The diagnosis of NL is challenging, as there are many clinical differential diagnoses to consider. These include lymphoma-associated vasculitis, paraneoplastic neuropathy, peripheral nerve tumors, compressive neuropathy, radiation and chemotherapy induced neuropathy, and infection [2, 3, 8, 10, 14, 24]. The imaging characteristics of these various conditions can overlap, however the longitudinal extent, intense contrast enhancement on MRI, and degree of FDG-avidity of NL can lead to the correct diagnosis in the proper clinical context.

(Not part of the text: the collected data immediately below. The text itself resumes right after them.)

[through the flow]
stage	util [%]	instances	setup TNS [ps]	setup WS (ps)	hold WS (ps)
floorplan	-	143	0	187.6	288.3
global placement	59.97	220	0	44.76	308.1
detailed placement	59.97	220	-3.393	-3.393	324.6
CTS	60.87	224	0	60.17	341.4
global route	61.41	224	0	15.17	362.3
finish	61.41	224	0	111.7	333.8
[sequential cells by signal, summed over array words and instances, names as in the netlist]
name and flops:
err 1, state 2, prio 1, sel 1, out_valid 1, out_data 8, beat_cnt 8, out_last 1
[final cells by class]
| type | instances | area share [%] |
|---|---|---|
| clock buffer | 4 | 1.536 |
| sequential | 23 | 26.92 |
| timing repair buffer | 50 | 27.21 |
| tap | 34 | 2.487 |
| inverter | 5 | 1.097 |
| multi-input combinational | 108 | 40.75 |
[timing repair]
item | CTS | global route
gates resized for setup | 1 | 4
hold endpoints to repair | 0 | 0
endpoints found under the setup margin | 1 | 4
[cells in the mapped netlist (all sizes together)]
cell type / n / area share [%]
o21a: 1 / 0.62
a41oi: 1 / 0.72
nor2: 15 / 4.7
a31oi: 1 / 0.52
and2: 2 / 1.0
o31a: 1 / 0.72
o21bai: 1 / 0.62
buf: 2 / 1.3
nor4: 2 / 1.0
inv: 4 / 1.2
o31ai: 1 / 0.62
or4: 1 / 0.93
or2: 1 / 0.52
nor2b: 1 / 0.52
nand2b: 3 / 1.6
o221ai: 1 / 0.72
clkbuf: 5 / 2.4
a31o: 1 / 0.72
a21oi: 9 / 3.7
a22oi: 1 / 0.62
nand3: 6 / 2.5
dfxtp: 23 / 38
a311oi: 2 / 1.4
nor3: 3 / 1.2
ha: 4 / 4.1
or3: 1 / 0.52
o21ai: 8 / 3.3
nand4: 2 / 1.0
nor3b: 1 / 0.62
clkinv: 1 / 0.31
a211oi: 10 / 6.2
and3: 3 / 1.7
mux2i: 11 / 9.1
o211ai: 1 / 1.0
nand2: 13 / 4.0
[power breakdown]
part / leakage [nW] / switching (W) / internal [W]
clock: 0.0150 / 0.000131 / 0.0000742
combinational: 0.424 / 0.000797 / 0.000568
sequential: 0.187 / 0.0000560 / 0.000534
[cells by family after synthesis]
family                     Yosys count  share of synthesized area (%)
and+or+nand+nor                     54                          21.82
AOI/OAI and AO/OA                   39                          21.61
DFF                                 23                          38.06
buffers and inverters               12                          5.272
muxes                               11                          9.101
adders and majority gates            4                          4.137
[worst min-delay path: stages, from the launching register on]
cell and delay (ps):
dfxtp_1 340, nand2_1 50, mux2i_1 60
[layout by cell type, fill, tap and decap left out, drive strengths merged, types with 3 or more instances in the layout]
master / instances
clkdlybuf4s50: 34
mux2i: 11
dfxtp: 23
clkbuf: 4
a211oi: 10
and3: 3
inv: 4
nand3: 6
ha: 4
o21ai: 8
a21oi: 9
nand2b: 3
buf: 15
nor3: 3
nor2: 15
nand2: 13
**src/rtl/mc_ctrl_pkg.sv**
```systemverilog
// Shared encodings for the multi-cycle MIPS control unit: state codes,
// opcodes and datapath mux/ALU selector values.
package mc_ctrl_pkg;

  // State codes are visible on the debug display, so the values are fixed.
  typedef enum logic [3:0] {
    StInit    = 4'd0,
    StFetch   = 4'd1,
    StDecode  = 4'd2,
    StMemAddr = 4'd3,
    StMemRd   = 4'd4,
    StMemWb   = 4'd5,
    StMemWr   = 4'd6,
    StRExec   = 4'd7,
    StRWb     = 4'd8,
    StBranch  = 4'd9,
    StJump    = 4'd10,
    StIExec   = 4'd11,
    StIWb     = 4'd12,
    StTrap    = 4'd13
  } state_e;

  localparam logic [5:0] OP_RTYPE = 6'b000000;
  localparam logic [5:0] OP_LW    = 6'b100011;
  localparam logic [5:0] OP_SW    = 6'b101011;
  localparam logic [5:0] OP_BEQ   = 6'b000100;
  localparam logic [5:0] OP_J     = 6'b000010;
  localparam logic [5:0] OP_ADDI  = 6'b001000;
  localparam logic [5:0] OP_ORI   = 6'b001101;

  localparam logic [1:0] ALUOP_ADD   = 2'b00;
  localparam logic [1:0] ALUOP_SUB   = 2'b01;
  localparam logic [1:0] ALUOP_FUNCT = 2'b10;
  localparam logic [1:0] ALUOP_OR    = 2'b11;

  localparam logic [1:0] SRCB_RT     = 2'b00;
  localparam logic [1:0] SRCB_FOUR   = 2'b01;
  localparam logic [1:0] SRCB_IMM    = 2'b10;
  localparam logic [1:0] SRCB_IMMSH  = 2'b11;

  localparam logic [1:0] PCSRC_ALU    = 2'b00;
  localparam logic [1:0] PCSRC_ALUOUT = 2'b01;
  localparam logic [1:0] PCSRC_JUMP   = 2'b10;

endpackage

```
**src/rtl/mc_ctrl_outdec.sv**
```systemverilog
// Moore output decode: maps the current state to datapath controls.
// FETCH additionally gates IR/PC loads with mem_ready; I_EXEC picks the ALU
// class from op. Macro ILLEGAL_OP_TRAP_EN enables the TRAP state decode.
module mc_ctrl_outdec
  import mc_ctrl_pkg::*;
(
  input  state_e     state,
  input  logic [5:0] op,
  input  logic       mem_ready,
  output logic       PCWrite,
  output logic       PCWriteCond,
  output logic       IorD,
  output logic       MemRead,
  output logic       MemWrite,
  output logic       IRWrite,
  output logic       MemToReg,
  output logic       RegDst,
  output logic       RegWrite,
  output logic       ALUsrcA,
  output logic [1:0] ALUsrcB,
  output logic [1:0] ALUop,
  output logic [1:0] PCSource,
  output logic       illegal
);

  // Every control defaults low; each state raises only what it needs.
  always_comb begin
    PCWrite     = 1'b0;
    PCWriteCond = 1'b0;
    IorD        = 1'b0;
    MemRead     = 1'b0;
    MemWrite    = 1'b0;
    IRWrite     = 1'b0;
    MemToReg    = 1'b0;
    RegDst      = 1'b0;
    RegWrite    = 1'b0;
    ALUsrcA     = 1'b0;
    ALUsrcB     = SRCB_RT;
    ALUop       = ALUOP_ADD;
    PCSource    = PCSRC_ALU;
    illegal     = 1'b0;
    case (state)
      StFetch: begin
        MemRead = 1'b1;
        ALUsrcB = SRCB_FOUR;
        // Only commit PC+4 and the new instruction once memory delivers.
        IRWrite = mem_ready;
        PCWrite = mem_ready;
      end
      StDecode: ALUsrcB = SRCB_IMMSH;
      StMemAddr: begin
        ALUsrcA = 1'b1;
        ALUsrcB = SRCB_IMM;
      end
      StMemRd: begin
        MemRead = 1'b1;
        IorD    = 1'b1;
      end
      StMemWb: begin
        RegWrite = 1'b1;
        MemToReg = 1'b1;
      end
      StMemWr: begin
        MemWrite = 1'b1;
        IorD     = 1'b1;
      end
      StRExec: begin
        ALUsrcA = 1'b1;
        ALUop   = ALUOP_FUNCT;
      end
      StRWb: begin
        RegWrite = 1'b1;
        RegDst   = 1'b1;
      end
      StBranch: begin
        ALUsrcA     = 1'b1;
        ALUop       = ALUOP_SUB;
        PCWriteCond = 1'b1;
        PCSource    = PCSRC_ALUOUT;
      end
      StJump: begin
        PCWrite  = 1'b1;
        PCSource = PCSRC_JUMP;
      end
      StIExec: begin
        ALUsrcA = 1'b1;
        ALUsrcB = SRCB_IMM;
        ALUop   = (op == OP_ORI) ? ALUOP_OR : ALUOP_ADD;
      end
      StIWb: RegWrite = 1'b1;
`ifdef ILLEGAL_OP_TRAP_EN
      StTrap: illegal = 1'b1;
`endif
      default: ;
    endcase
  end

endmodule

```
**src/rtl/multicycle_ctrl.sv**
```systemverilog
// Multi-cycle MIPS control FSM (Moore). Sequences fetch/decode/execute/
// memory/writeback and waits on mem_ready. With ILLEGAL_OP_TRAP_EN defined,
// unknown opcodes lock the FSM in TRAP until reset; otherwise they act as NOPs.
module multicycle_ctrl
  import mc_ctrl_pkg::*;
#(
  parameter int OP_W    = 6,
  parameter int ALUOP_W = 2,
  parameter int STATE_W = 4
) (
  input  logic               clk,
  input  logic               rst_n,
  input  logic [OP_W-1:0]    op,
  input  logic               mem_ready,
  output logic               PCWrite,
  output logic               PCWriteCond,
  output logic               IorD,
  output logic               MemRead,
  output logic               MemWrite,
  output logic               IRWrite,
  output logic               MemToReg,
  output logic               RegDst,
  output logic               RegWrite,
  output logic               ALUsrcA,
  output logic [1:0]         ALUsrcB,
  output logic [ALUOP_W-1:0] ALUop,
  output logic [1:0]         PCSource,
  output logic [STATE_W-1:0] state_dbg,
  output logic               illegal
);

  state_e state_q, state_d;

  // State register; reset forces INIT at once, even mid-instruction.
  always_ff @(posedge clk or negedge rst_n) begin
    if (!rst_n) state_q <= StInit;
    else        state_q <= state_d;
  end

  // Next-state logic; op is held stable by the IR for the whole instruction.
  always_comb begin
    state_d = state_q;
    case (state_q)
      StInit:  state_d = StFetch;
      StFetch: if (mem_ready) state_d = StDecode;
      StDecode: begin
        case (op)
          OP_RTYPE:       state_d = StRExec;
          OP_LW, OP_SW:   state_d = StMemAddr;
          OP_BEQ:         state_d = StBranch;
          OP_J:           state_d = StJump;
          OP_ADDI, OP_ORI: state_d = StIExec;
`ifdef ILLEGAL_OP_TRAP_EN
          default:        state_d = StTrap;
`else
          default:        state_d = StFetch;
`endif
        endcase
      end
      StMemAddr: state_d = (op == OP_SW) ? StMemWr : StMemRd;
      StMemRd:   if (mem_ready) state_d = StMemWb;
      StMemWb:   state_d = StFetch;
      StMemWr:   if (mem_ready) state_d = StFetch;
      StRExec:   state_d = StRWb;
      StRWb:     state_d = StFetch;
      StBranch:  state_d = StFetch;
      StJump:    state_d = StFetch;
      StIExec:   state_d = StIWb;
      StIWb:     state_d = StFetch;
`ifdef ILLEGAL_OP_TRAP_EN
      StTrap:    state_d = StTrap;
`endif
      // Unused codes recover through INIT.
      default:   state_d = StInit;
    endcase
  end

  assign state_dbg = state_q;

  // Output decode of the current state.
  mc_ctrl_outdec u_outdec (
    .state       (state_q),
    .op          (op),
    .mem_ready   (mem_ready),
    .PCWrite     (PCWrite),
    .PCWriteCond (PCWriteCond),
    .IorD        (IorD),
    .MemRead     (MemRead),
    .MemWrite    (MemWrite),
    .IRWrite     (IRWrite),
    .MemToReg    (MemToReg),
    .RegDst      (RegDst),
    .RegWrite    (RegWrite),
    .ALUsrcA     (ALUsrcA),
    .ALUsrcB     (ALUsrcB),
    .ALUop       (ALUop),
    .PCSource    (PCSource),
    .illegal     (illegal)
  );

endmodule
```
[config.mk]
export PLATFORM = sky130hd
export DESIGN_NAME = mem_lsu
export DESIGN_NICKNAME = d
export VERILOG_FILES = /design/src/rtl/mem_lsu_pkg.sv /design/src/rtl/mem_lsu_align.sv /design/src/rtl/mem_lsu.sv
export SDC_FILE = /design/constraint.sdc
export NUM_CORES = 1
export LEC_CHECK = 0
export ABC_CLOCK_PERIOD_IN_PS = 3300
export CORE_AREA = 2 2 182 184
export CTS_BUF_LIST = sky130_fd_sc_hd__clkbuf_8 sky130_fd_sc_hd__clkbuf_16
export DETAILED_ROUTE_END_ITERATION = 8
export DIE_AREA = 0 0 184 186
export PLACE_DENSITY = 0.63
export SLEW_MARGIN = 20
export SYNTH_ARGS = -nofsm -noshare
export SYNTH_HDL_FRONTEND = slang
export SYNTH_SLANG_ARGS = --single-unit
export TNS_END_PERCENT = 20
[constraint.sdc]
create_clock -name iClock -period 3.3 [get_ports iClock]
set_input_delay 0.495 -clock iClock [delete_from_list [all_inputs] [get_ports iClock]]
set_output_delay 0.495 -clock iClock [all_outputs]
set_load 0.1 [all_outputs]
**config.mk**
```make
export PLATFORM = sky130hd
export DESIGN_NAME = uart_cmd_master_flat
export DESIGN_NICKNAME = d
export VERILOG_FILES = /design/src/rtl/cmd_pkg.sv /design/src/rtl/uart_cmd_master_if.sv /design/src/rtl/uart_cmd_master_uart.sv /design/src/rtl/uart_cmd_master.sv /design/src/flat_wrapper.sv
export SDC_FILE = /design/constraint.sdc
export NUM_CORES = 1
export LEC_CHECK = 0
export BUFFER_PORTS_ARGS = -buffer_cell sky130_fd_sc_hd__buf_2
export CAP_MARGIN = 5
export CORE_MARGIN = 5
export CORE_UTILIZATION = 45
export DETAILED_ROUTE_END_ITERATION = 8
export REMOVE_ABC_BUFFERS = 1
export SLEW_MARGIN = 40
export SYNTH_ARGS = -nofsm -noshare
export SYNTH_HDL_FRONTEND = slang
export SYNTH_SLANG_ARGS = --single-unit
```
**constraint.sdc**
```tcl
create_clock -name clk -period 2.3 [get_ports clk]
set_input_delay 0.46 -clock clk [delete_from_list [all_inputs] [get_ports clk]]
set_output_delay 0.46 -clock clk [all_outputs]
set_load 0.1 [all_outputs]
```
**src/rtl/cmd_pkg.sv**
```systemverilog
// Shared definitions for the 3-byte command link.
// Used by the host-side master and the vehicle-side receiver.
package cmd_pkg;

    typedef enum logic [2:0] {
        IDLE,
        SEND_CMD,
        SEND_HI,
        SEND_LO,
        WAIT_RESP
    } master_state_t;

    // Wire order of the three frame bytes
    localparam logic [1:0] BYTE_CMD = 2'd0;
    localparam logic [1:0] BYTE_HI  = 2'd1;
    localparam logic [1:0] BYTE_LO  = 2'd2;

    localparam logic [7:0] OP_NOP    = 8'h00;
    localparam logic [7:0] OP_READ   = 8'h01;
    localparam logic [7:0] OP_WRITE  = 8'h02;
    localparam logic [7:0] OP_STATUS = 8'h03;

    // Byte to be loaded on the next trmt, given the current state
    function automatic logic [1:0] next_byte_sel(input master_state_t st);
        case (st)
            SEND_CMD: return BYTE_HI;
            SEND_HI:  return BYTE_LO;
            default:  return BYTE_CMD;
        endcase
    endfunction

endpackage

```
**src/rtl/uart_cmd_master_if.sv**
```systemverilog
// Host-facing command/response handshake of uart_cmd_master.
// master = command issuer, slave = uart_cmd_master.
interface uart_cmd_master_if;
    logic        snd_cmd;
    logic [7:0]  cmd;
    logic [15:0] data;
    logic        clr_resp_rdy;
    logic        busy;
    logic        cmd_sent;
    logic [7:0]  resp;
    logic        resp_rdy;
    logic        timeout;

    modport master (
        output snd_cmd, cmd, data, clr_resp_rdy,
        input  busy, cmd_sent, resp, resp_rdy, timeout
    );

    modport slave (
        input  snd_cmd, cmd, data, clr_resp_rdy,
        output busy, cmd_sent, resp, resp_rdy, timeout
    );
endinterface

```
**src/rtl/uart_cmd_master_uart.sv**
```systemverilog
// 8N1 UART transmitter + receiver, BAUD_DIV clocks per bit.
// TX: start bit driven the cycle after trmt; tx_done rises at end of stop bit. RX: rx_rdy at mid stop bit.
// No backpressure: trmt while sending restarts the frame; a new RX byte overwrites rx_data.
module uart #(
    parameter int BAUD_DIV = 434
) (
    input  logic       clk,
    input  logic       rst_n,
    input  logic       trmt,
    input  logic [7:0] tx_data,
    output logic       tx_done,
    output logic       TX,
    input  logic       RX,
    input  logic       clr_rx_rdy,
    output logic       rx_rdy,
    output logic [7:0] rx_data
);
    localparam int CW = $clog2(BAUD_DIV);
    localparam logic [CW-1:0] BAUD_LAST = CW'(BAUD_DIV - 1);
    localparam logic [CW-1:0] BAUD_HALF = CW'(BAUD_DIV / 2 - 1);

    logic [9:0]    tx_shft;
    logic [CW-1:0] tx_baud;
    logic [3:0]    tx_bit;
    logic          tx_act;

    always_ff @(posedge clk or negedge rst_n) begin
        if (!rst_n) begin
            tx_shft <= '1;
            tx_baud <= '0;
            tx_bit  <= '0;
            tx_act  <= 1'b0;
            tx_done <= 1'b0;
        end else if (trmt) begin
            tx_shft <= {1'b1, tx_data, 1'b0};
            tx_baud <= '0;
            tx_bit  <= '0;
            tx_act  <= 1'b1;
            tx_done <= 1'b0;
        end else if (tx_act) begin
            if (tx_baud == BAUD_LAST) begin
                tx_baud <= '0;
                tx_shft <= {1'b1, tx_shft[9:1]};
                tx_bit  <= tx_bit + 4'd1;
                if (tx_bit == 4'd9) begin
                    tx_act  <= 1'b0;
                    tx_done <= 1'b1;
                end
            end else begin
                tx_baud <= tx_baud + CW'(1);
            end
        end
    end

    assign TX = tx_shft[0];

    logic          rx_m;
    logic          rx_s;
    logic [CW-1:0] rx_baud;
    logic [3:0]    rx_bit;
    logic          rx_act;
    logic [7:0]    rx_shft;

    always_ff @(posedge clk or negedge rst_n) begin
        if (!rst_n) begin
            rx_m    <= 1'b1;
            rx_s    <= 1'b1;
            rx_baud <= '0;
            rx_bit  <= '0;
            rx_act  <= 1'b0;
            rx_shft <= '0;
            rx_data <= '0;
            rx_rdy  <= 1'b0;
        end else begin
            rx_m <= RX;
            rx_s <= rx_m;
            if (clr_rx_rdy) rx_rdy <= 1'b0;
            if (!rx_act) begin
                if (!rx_s) begin
                    rx_act  <= 1'b1;
                    rx_baud <= BAUD_HALF;
                    rx_bit  <= '0;
                end
            end else if (rx_baud != '0) begin
                rx_baud <= rx_baud - CW'(1);
            end else begin
                rx_baud <= BAUD_LAST;
                rx_bit  <= rx_bit + 4'd1;
                if (rx_bit == 4'd0) begin
                    // Start bit gone high at mid-bit: glitch, not a frame
                    if (rx_s) rx_act <= 1'b0;
                end else if (rx_bit == 4'd9) begin
                    rx_act <= 1'b0;
                    if (rx_s) begin
                        rx_data <= rx_shft;
                        rx_rdy  <= 1'b1;
                    end
                end else begin
                    rx_shft <= {rx_s, rx_shft[7:1]};
                end
            end
        end
    end

endmodule

```
**src/rtl/uart_cmd_master.sv**
```systemverilog
// Serializes {cmd,data} as three UART bytes (cmd, data hi, data lo) and captures a one-byte response.
// First trmt in the snd_cmd cycle; next byte one cycle after tx_done; busy drops the cycle after capture/timeout.
// snd_cmd is accepted only while idle (busy=0); requests while busy are dropped, not queued.
module uart_cmd_master
    import cmd_pkg::*;
#(
    parameter int RESP_TIMEOUT = 1_000_000,
    parameter int TMO_W        = 24,
    parameter int BAUD_DIV     = 434
) (
    input  logic              clk,
    input  logic              rst_n,
    uart_cmd_master_if.slave  host,
    output logic              TX,
    input  logic              RX
);
    localparam logic [TMO_W-1:0] TMO_LAST = TMO_W'((RESP_TIMEOUT == 0) ? 0 : RESP_TIMEOUT - 1);

    master_state_t    state_q, state_d;
    logic [7:0]       cmd_q;
    logic [15:0]      data_q;
    logic [TMO_W-1:0] tmo_cnt;
    logic             cmd_sent_q, resp_rdy_q, timeout_q;
    logic [7:0]       resp_q;

    logic       trmt, tx_done, rx_rdy, clr_rx_rdy;
    logic [7:0] tx_data, rx_data;
    logic [1:0] byte_sel;
    logic       accept, set_sent, capture, set_tmo, tmo_clr, tmo_inc;

    uart #(.BAUD_DIV(BAUD_DIV)) u_uart (
        .clk        (clk),
        .rst_n      (rst_n),
        .trmt       (trmt),
        .tx_data    (tx_data),
        .tx_done    (tx_done),
        .TX         (TX),
        .RX         (RX),
        .clr_rx_rdy (clr_rx_rdy),
        .rx_rdy     (rx_rdy),
        .rx_data    (rx_data)
    );

    always_ff @(posedge clk or negedge rst_n) begin
        if (!rst_n) state_q <= IDLE;
        else        state_q <= state_d;
    end

    // The cmd byte bypasses cmd_q on the accept cycle so trmt can fire immediately
    assign byte_sel = next_byte_sel(state_q);

    always_comb begin
        tx_data = cmd_q;
        case (byte_sel)
            BYTE_HI:  tx_data = data_q[15:8];
            BYTE_LO:  tx_data = data_q[7:0];
            default:  tx_data = (state_q == IDLE) ? host.cmd : cmd_q;
        endcase
    end

    always_comb begin
        state_d    = state_q;
        trmt       = 1'b0;
        clr_rx_rdy = 1'b0;
        accept     = 1'b0;
        set_sent   = 1'b0;
        capture    = 1'b0;
        set_tmo    = 1'b0;
        tmo_clr    = 1'b0;
        tmo_inc    = 1'b0;
        case (state_q)
            IDLE: begin
                clr_rx_rdy = rx_rdy;
                if (host.snd_cmd) begin
                    accept  = 1'b1;
                    trmt    = 1'b1;
                    state_d = SEND_CMD;
                end
            end
            SEND_CMD: begin
                clr_rx_rdy = rx_rdy;
                if (tx_done) begin
                    trmt    = 1'b1;
                    state_d = SEND_HI;
                end
            end
            SEND_HI: begin
                clr_rx_rdy = rx_rdy;
                if (tx_done) begin
                    trmt    = 1'b1;
                    state_d = SEND_LO;
                end
            end
            SEND_LO: begin
                clr_rx_rdy = rx_rdy;
                if (tx_done) begin
                    set_sent = 1'b1;
                    tmo_clr  = 1'b1;
                    state_d  = WAIT_RESP;
                end
            end
            WAIT_RESP: begin
                // A response arriving on the expiry cycle still counts as a response
                if (rx_rdy) begin
                    capture    = 1'b1;
                    clr_rx_rdy = 1'b1;
                    state_d    = IDLE;
                end else if (RESP_TIMEOUT != 0 && tmo_cnt == TMO_LAST) begin
                    set_tmo = 1'b1;
                    state_d = IDLE;
                end else begin
                    tmo_inc = 1'b1;
                end
            end
            default: state_d = IDLE;
        endcase
    end

    always_ff @(posedge clk or negedge rst_n) begin
        if (!rst_n) begin
            cmd_q      <= '0;
            data_q     <= '0;
            tmo_cnt    <= '0;
            cmd_sent_q <= 1'b0;
            resp_q     <= '0;
            resp_rdy_q <= 1'b0;
            timeout_q  <= 1'b0;
        end else begin
            if (accept) begin
                cmd_q  <= host.cmd;
                data_q <= host.data;
            end
            if (accept)        cmd_sent_q <= 1'b0;
            else if (set_sent) cmd_sent_q <= 1'b1;
            if (capture) resp_q <= rx_data;
            if (capture)                            resp_rdy_q <= 1'b1;
            else if (accept || host.clr_resp_rdy)   resp_rdy_q <= 1'b0;
            if (set_tmo)     timeout_q <= 1'b1;
            else if (accept) timeout_q <= 1'b0;
            if (tmo_clr)      tmo_cnt <= '0;
            else if (tmo_inc) tmo_cnt <= tmo_cnt + TMO_W'(1);
        end
    end

    assign host.busy     = (state_q != IDLE);
    assign host.cmd_sent = cmd_sent_q;
    assign host.resp     = resp_q;
    assign host.resp_rdy = resp_rdy_q;
    assign host.timeout  = timeout_q;

endmodule

```
**src/flat_wrapper.sv**
```systemverilog
// flat-port wrapper written by rule: the top's interface ports become plain ports
module uart_cmd_master_flat import cmd_pkg::*;
#(
    parameter int RESP_TIMEOUT = 1_000_000,
    parameter int TMO_W        = 24,
    parameter int BAUD_DIV     = 434
)
  (clk, rst_n, TX, RX, host_snd_cmd, host_cmd, host_data, host_clr_resp_rdy, host_busy, host_cmd_sent, host_resp, host_resp_rdy, host_timeout);
  uart_cmd_master_if host_i ();
  input  logic clk;
  input  logic rst_n;
  output logic TX;
  input  logic RX;
  input wire logic [$bits(host_i.snd_cmd)-1:0] host_snd_cmd;
  input wire logic [$bits(host_i.cmd)-1:0] host_cmd;
  input wire logic [$bits(host_i.data)-1:0] host_data;
  input wire logic [$bits(host_i.clr_resp_rdy)-1:0] host_clr_resp_rdy;
  output wire logic [$bits(host_i.busy)-1:0] host_busy;
  output wire logic [$bits(host_i.cmd_sent)-1:0] host_cmd_sent;
  output wire logic [$bits(host_i.resp)-1:0] host_resp;
  output wire logic [$bits(host_i.resp_rdy)-1:0] host_resp_rdy;
  output wire logic [$bits(host_i.timeout)-1:0] host_timeout;
  assign host_i.snd_cmd = host_snd_cmd;
  assign host_i.cmd = host_cmd;
  assign host_i.data = host_data;
  assign host_i.clr_resp_rdy = host_clr_resp_rdy;
  assign host_busy = host_i.busy;
  assign host_cmd_sent = host_i.cmd_sent;
  assign host_resp = host_i.resp;
  assign host_resp_rdy = host_i.resp_rdy;
  assign host_timeout = host_i.timeout;
  uart_cmd_master #(.RESP_TIMEOUT(RESP_TIMEOUT), .TMO_W(TMO_W), .BAUD_DIV(BAUD_DIV)) u_core (.clk(clk), .rst_n(rst_n), .host(host_i), .TX(TX), .RX(RX));
endmodule
```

Limitations of the study include the small sample size and retrospective nature. Specifically, the limited number of patients in the subgroup analyses may be too small to reach statistical significance. Additionally, not all patients underwent both PET/CT and MRI. Patients with NL that did not resolve after chemotherapy were not included in the study, and their imaging findings might differ from those in this cohort. Another potential limitation is that more aggressive subtypes of B-cell NL may have been overrepresented. Future imaging studies including NL secondary to low-grade B-cell lymphomas and T-cell lymphomas would help to elucidate the full spectrum of this rare condition.

Conclusions

NL is a rare disease and a challenging diagnosis, as CSF and bone marrow analyses are frequently negative and numerous differential clinical diagnoses must be considered. The present study better defines the MRI and 18F-FDG PET/CT imaging characteristics of NL, which most commonly manifests as T2-weighted hyperintense, enhancing linear or fusiform neural enlargement associated with muscular denervation on MRI, with intense FDG activity on PET/CT. It is most often an isolated site of disease, presenting after progression or recurrence. A familiarity with the imaging appearance of NL can help refine the differential diagnosis, direct biopsy, and aid in accurate diagnosis.